Being an entrepreneur is not an easy road. The glitz and glamour seen in media is a far cry from the daily business owner. Captured in Joe Dafney’s brutally honest essay on how he realized the sacrifices of an entrepreneur stripped him of his ego. Now, he reinvents himself.
I remember sitting at my desk, staring out of the window of some glass tower on a conference call, half listening and playing on my phone. I was proud of myself because I had gone from working as a janitor to now being one of the people I used to clean up after. Following years of hard work and long hours, I achieved the six-figure salary, the corporate credit card and the little glass plaque with my name on it. But, like any good American, I wanted more.
In my formative years, I was enchanted by the legendary success stories of entrepreneurs of the 80s and 90s. I read countless profiles on people who started with nothing, but an idea, that they turned it into a fortune. Like them, I wanted the mansions, the jets, the cars, and most importantly, the royal treatment that company founders seemed to enjoy. So when my last job ended, I made my pact with the Universe to start my own business.

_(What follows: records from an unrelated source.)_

Background: an optimization exercise with open tools, aiming at small area and a short achievable clock period. Do not read the settings as production practice.
Only simulation tests tie the RTL to the original design; equivalence was not proved.
Power figures rest on the tool's default switching activity, not on a simulated workload.

<file path="flow/run.sh">
#!/bin/bash
# The standard layout (standard.sh), with two changes to how it is made:
#  - the port buffers are buf_4 cells instead of the default delay-buffer
#    choice (every input and output port still gets its own buffer);
#  - the resizer may change a cell's footprint when it sizes it.
# make's own output goes to flow_make.log here; each ORFS step writes its full
# log under orfs/logs/.
set -euo pipefail
bash standard.sh \
    'BUFFER_PORTS_ARGS=-buffer_cell sky130_fd_sc_hd__buf_4' \
    MATCH_CELL_FOOTPRINT=0 \
    finish > flow_make.log 2>&1
</file>
<file path="constraint.sdc">
create_clock -name core_clock -period 7.5 [get_ports {clk}]
set_input_delay 1.5000 -clock core_clock [delete_from_list [all_inputs] [get_ports {clk}]]
set_output_delay 1.5000 -clock core_clock [all_outputs]
set_load 0.01 [all_outputs]
</file>
<file path="config.mk">
export PLATFORM = sky130hd
export DESIGN_NAME = lsu_top
export DESIGN_NICKNAME = lsu_top
export VERILOG_FILES = /design/flow/design.v
export SDC_FILE = /design/flow/constraint.sdc
export NUM_CORES = 4
export LEC_CHECK = 0
export CAP_MARGIN = 20
export CORE_MARGIN = 2
export CORE_UTILIZATION = 55
export CTS_CLUSTER_DIAMETER = 80
export CTS_CLUSTER_SIZE = 24
export SETUP_SLACK_MARGIN = 4.75
export SLEW_MARGIN = 20
export SYNTH_MEMORY_MAX_BITS = 16384
</file>
<file path="standard.sh">
#!/bin/bash
# synth_recipe.tcl (not shown) runs the flow's synth.tcl, then flattens the netlist and writes it again
# the make line also repeats each setting of config.mk as NAME=value (left out here)
make -C /OpenROAD-flow-scripts/flow DESIGN_CONFIG=/design/flow/config.mk WORK_HOME=/design/flow/orfs CLKGATE_MAP_FILE= SYNTH_SCRIPT=/design/flow/synth_recipe.tcl "${@:-finish}"
</file>
<file path="design.v">
package lsu_pkg;
    localparam int DATA_W = 32;
    localparam logic [6:0] OPC_LOAD  = 7'b0000011;
    localparam logic [6:0] OPC_STORE = 7'b0100011;
    localparam logic [4:0] REG_INSTR  = 5'h00;
    localparam logic [4:0] REG_BASE   = 5'h04;
    localparam logic [4:0] REG_WDATA  = 5'h08;
    localparam logic [4:0] REG_RESULT = 5'h0C;
    localparam logic [4:0] REG_STATUS = 5'h10;
endpackage
`timescale 1ns/1ps
module lsu_decoder (
    input  logic [31:0] instr,
    input  logic [7:0]  base_lo,
    output logic [7:0]  byte_address,
    output logic [1:0]  mem_size,
    output logic        mem_sign,
    output logic        load_ok,
    output logic        store_ok,
    output logic        misaligned,
    output logic        illegal
);
    logic       is_load;
    logic       is_store;
    logic [2:0] funct3;
    logic [7:0] imm;
    logic [1:0] offset;
    logic       funct3_ok;
    logic       legal_load;
    logic       legal_store;
    assign is_load  = (instr[6:0] == lsu_pkg::OPC_LOAD);
    assign is_store = (instr[6:0] == lsu_pkg::OPC_STORE);
    assign funct3   = instr[14:12];
    assign imm          = instr[5] ? {instr[27:25], instr[11:7]} : instr[27:20];
    assign byte_address = base_lo + imm;
    assign offset       = byte_address[1:0];
    assign funct3_ok   = !(funct3[1] && funct3[0]) && !(funct3[2] && funct3[1]);
    assign legal_load  = is_load  && funct3_ok;
    assign legal_store = is_store && funct3_ok && !funct3[2];
    assign illegal     = !(legal_load || legal_store);
    assign mem_size = funct3[1:0];
    assign mem_sign = !funct3[2];
    assign misaligned = !illegal && ((funct3[1:0] == 2'b01 && offset[0]) ||
                                     (funct3[1:0] == 2'b10 && offset != 2'b00));
    assign load_ok  = legal_load  && !misaligned;
    assign store_ok = legal_store && !misaligned;
endmodule
`timescale 1ns/1ps
module data_memory (
    input  logic        clk,
    input  logic [63:0] word_sel,
    input  logic [3:0]  lane_we,
    input  logic [1:0]  mem_size,
    input  logic [31:0] write_data,
    output logic [31:0] read_word
);
    logic [31:0] ram [64];
    logic [31:0] lane_data;
    always_comb begin
        lane_data[7:0]   = write_data[7:0];
        lane_data[15:8]  = (mem_size == 2'b00) ? write_data[7:0] : write_data[15:8];
        lane_data[23:16] = mem_size[1] ? write_data[23:16] : write_data[7:0];
        lane_data[31:24] = mem_size[1] ? write_data[31:24] :
                           mem_size[0] ? write_data[15:8]  : write_data[7:0];
    end
    always_ff @(posedge clk) begin
        for (int w = 0; w < 64; w++) begin
            for (int l = 0; l < 4; l++) begin
                if (word_sel[w] && lane_we[l]) begin
                    ram[w][8*l +: 8] <= lane_data[8*l +: 8];
                end
            end
        end
    end
    always_comb begin
        read_word = '0;
        for (int w = 0; w < 64; w++) begin
            read_word = read_word | (ram[w] & {32{word_sel[w]}});
        end
    end
endmodule
`timescale 1ns/1ps
module lsu_apb_regs (
    input  logic        clk,
    input  logic        rst,
    input  logic [4:0]  paddr,
    input  logic        psel,
    input  logic        penable,
    input  logic        pwrite,
    input  logic [31:0] pwdata,
    output logic [31:0] prdata,
    output logic        pready,
    output logic        pslverr,
    output logic [7:0]  base_lo,
    output logic [31:0] wdata,
    input  logic [7:0]  byte_address,
    input  logic [1:0]  mem_size,
    input  logic        mem_sign,
    input  logic        load_ok,
    input  logic        store_ok,
    input  logic        misaligned,
    input  logic        illegal,
    output logic [63:0] word_sel_q,
    output logic [3:0]  lane_we,
    output logic [1:0]  mem_size_q,
    input  logic [31:0] read_word
);
    logic        setup;
    logic        instr_sel;
    logic        map_err;
    logic [31:0] base;
    logic [1:0]  status;
    logic        base_wr;
    logic        wdata_wr;
    logic [7:0]  addr_q;
    logic        sign_q;
    logic        store_go;
    logic        load_go;
    logic        load_read;
    logic [3:0]  lane_mask;
    logic [31:0] result;
    logic [1:0]  result_offset;
    logic [1:0]  result_size;
    logic        result_sign;
    logic [7:0]  byte_lane;
    logic [15:0] half_lane;
    logic [31:0] result_view;
    assign setup     = psel && !penable;
    assign instr_sel = pwrite && (paddr == lsu_pkg::REG_INSTR);
    assign base_lo   = base[7:0];
    always_comb begin
        case (paddr)
            lsu_pkg::REG_INSTR:  map_err = !pwrite;
            lsu_pkg::REG_BASE,
            lsu_pkg::REG_WDATA:  map_err = 1'b0;
            lsu_pkg::REG_RESULT,
            lsu_pkg::REG_STATUS: map_err = pwrite;
            default:             map_err = 1'b1;
        endcase
    end
    assign byte_lane = result[8*result_offset +: 8];
    assign half_lane = result_offset[1] ? result[31:16] : result[15:0];
    always_comb begin
        case (result_size)
            2'b00:   result_view = {{24{result_sign && byte_lane[7]}}, byte_lane};
            2'b01:   result_view = {{16{result_sign && half_lane[15]}}, half_lane};
            default: result_view = result;
        endcase
    end
    always_ff @(posedge clk) begin
        pready  <= !(setup && instr_sel);
        pslverr <= instr_sel ? (illegal || misaligned) : map_err;
        if (paddr[4]) begin
            prdata <= {30'b0, status};
        end else begin
            case (paddr[3:2])
                2'b01:   prdata <= base;
                2'b10:   prdata <= wdata;
                default: prdata <= result_view;
            endcase
        end
    end
    always_comb begin
        case (mem_size_q)
            2'b00:   lane_mask = 4'b0001 << addr_q[1:0];
            2'b01:   lane_mask = addr_q[1] ? 4'b1100 : 4'b0011;
            default: lane_mask = 4'b1111;
        endcase
    end
    always_ff @(posedge clk) begin
        addr_q     <= byte_address;
        mem_size_q <= mem_size;
        sign_q     <= mem_sign;
        base_wr    <= setup && pwrite && (paddr == lsu_pkg::REG_BASE);
        wdata_wr   <= setup && pwrite && (paddr == lsu_pkg::REG_WDATA);
        store_go   <= setup && instr_sel && store_ok;
        load_go    <= setup && instr_sel && load_ok;
        for (int w = 0; w < 64; w++) begin
            word_sel_q[w] <= (addr_q[7:2] == w[5:0]);
        end
        lane_we    <= lane_mask & {4{store_go}};
        load_read  <= load_go;
    end
    always_ff @(posedge clk) begin
        if (rst) begin
            base          <= '0;
            wdata         <= '0;
            status        <= '0;
            result        <= '0;
            result_offset <= '0;
            result_size   <= '0;
            result_sign   <= 1'b0;
        end else begin
            if (base_wr) begin
                base <= pwdata;
            end
            if (wdata_wr) begin
                wdata <= pwdata;
            end
            if (setup && instr_sel) begin
                status <= {illegal, misaligned};
            end
            if (load_read) begin
                result        <= read_word;
                result_offset <= addr_q[1:0];
                result_size   <= mem_size_q;
                result_sign   <= sign_q;
            end
        end
    end
endmodule
`timescale 1ns/1ps
module lsu_top #(
    parameter int ADDR_W = 8
) (
    input  logic        clk,
    input  logic        rst,
    input  logic [4:0]  paddr,
    input  logic        psel,
    input  logic        penable,
    input  logic        pwrite,
    input  logic [31:0] pwdata,
    output logic [31:0] prdata,
    output logic        pready,
    output logic        pslverr
);
    logic [7:0]  base_lo;
    logic [31:0] wdata;
    logic [7:0]  byte_address;
    logic [1:0]  mem_size;
    logic        mem_sign;
    logic        load_ok;
    logic        store_ok;
    logic        misaligned;
    logic        illegal;
    logic [63:0] word_sel_q;
    logic [3:0]  lane_we;
    logic [1:0]  mem_size_q;
    logic [31:0] read_word;
    lsu_apb_regs i_regs (
        .clk          (clk),
        .rst          (rst),
        .paddr        (paddr),
        .psel         (psel),
        .penable      (penable),
        .pwrite       (pwrite),
        .pwdata       (pwdata),
        .prdata       (prdata),
        .pready       (pready),
        .pslverr      (pslverr),
        .base_lo      (base_lo),
        .wdata        (wdata),
        .byte_address (byte_address),
        .mem_size     (mem_size),
        .mem_sign     (mem_sign),
        .load_ok      (load_ok),
        .store_ok     (store_ok),
        .misaligned   (misaligned),
        .illegal      (illegal),
        .word_sel_q   (word_sel_q),
        .lane_we      (lane_we),
        .mem_size_q   (mem_size_q),
        .read_word    (read_word)
    );
    lsu_decoder i_decoder (
        .instr        (pwdata),
        .base_lo      (base_lo),
        .byte_address (byte_address),
        .mem_size     (mem_size),
        .mem_sign     (mem_sign),
        .load_ok      (load_ok),
        .store_ok     (store_ok),
        .misaligned   (misaligned),
        .illegal      (illegal)
    );
    data_memory i_memory (
        .clk        (clk),
        .word_sel   (word_sel_q),
        .lane_we    (lane_we),
        .mem_size   (mem_size_q),
        .write_data (wdata),
        .read_word  (read_word)
    );
endmodule
</file>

Today, a year after making that pact, I can honestly say that I had no idea what I was taking on. What I learned is that entrepreneurship is an exercise in faith. You must do an insane amount of work upfront and do it well—then hope your bet was right. Even if your bet is right, you’re always a few bad decisions away from failure. Add to that, the emotional toll this takes on a person calls for something bigger than self-confidence and ego.
‘I had always been the passenger on someone else‘s boat’
Any new venture is a gamble. For me, it depends on how successfully you can guess what products and services the people will put their dollars toward. While in the business world, everyone loves to celebrate the winners, in all the gloating, we tend to brush over the risk involved. But, the risks are real. The free markets are no place for weak stomachs and if you guess wrong, there’s no one to blame and there’s no money.
In hindsight, the biggest misconception I had about starting my own company is that entrepreneurship is freedom. Although, you do get to manage your time as you see fit, a new venture is all-encompassing. The thought-work involved is constant, so, regardless of where you are or what you’re doing, you’re always working.
My company requires commitment on a scale that I had never experienced in my time as an employee. The difference is like the distinction between babysitting someone else’s child and raising your own. With my venture, I no longer had the option to stop producing whenever I got in my feelings. Such fluctuations in my productivity became fatal.
Unlike employment, entrepreneurship doesn’t allow you the same ease of escape. In the age of job-hopping, any discomfort at work can be addressed by finding another position. Rather, entrepreneurship forces you to address such discomforts, while it also demands that you address them successfully or potentially watch the whole thing collapse.
My time as an entrepreneur has given me a new perspective on my experience as an employee. In retrospect, I cringe at the thought of my arrogance before making the switch. I took for granted that I was enjoying the benefits of of someone else’s years or sometimes, decades of work.
As an employee, I reaped the rewards of founders who put their asses on the line, so that I could take my paid mental health days and long lunches. I had always been a passenger on someone else’s boat and although I could feel the storms, I never was responsible for steering the boat. I didn’t have to finance the boat, build the boat or maintain the boat.
With ego shattered, I rebuild myself
My reflections reveal an uncomfortable reality: our economic system allows us to build a comfortable life off of someone else’s vision. More comfortable than the life of the entrepreneur. As an employee, you can put in the long hours and get the work done. At the end of a workday, you can usually go home (sometimes early), and forget about your job until the next workday.
Looking back, I realize I never gave 100 percent because I never really had to. Indeed, I was being paid to contribute my skills to complete a small portion of the work at a company that required my competence and diligence. On the other hand, it never required 100 percent of me. Now my company is me. No matter how big it gets, it will always be an extension of me.
A year into my entrepreneurial journey, I can say this has definitely been sobering. There are no mansions and I don’t get treated like anything close to royalty. I’ve been humbled, but my resolve is stronger than it was when I started. Now, I understand that you have to find your reward in seeing the vision come to fruition—the money and praise are an afterthought at best.
The fear of failure and financial ruin have been replaced with the intoxication of challenging myself and meeting those challenges, all with the faith that the rewards will come.
I’m committed now—until death do us part. I’m operating at the level I didn’t know I was capable of and I have faith that the payoff is imminent. My journey has changed the way I see myself. Today, I feel more present in the world. Although, I probably owe all my previous employers an apology, I wouldn’t have it any other way.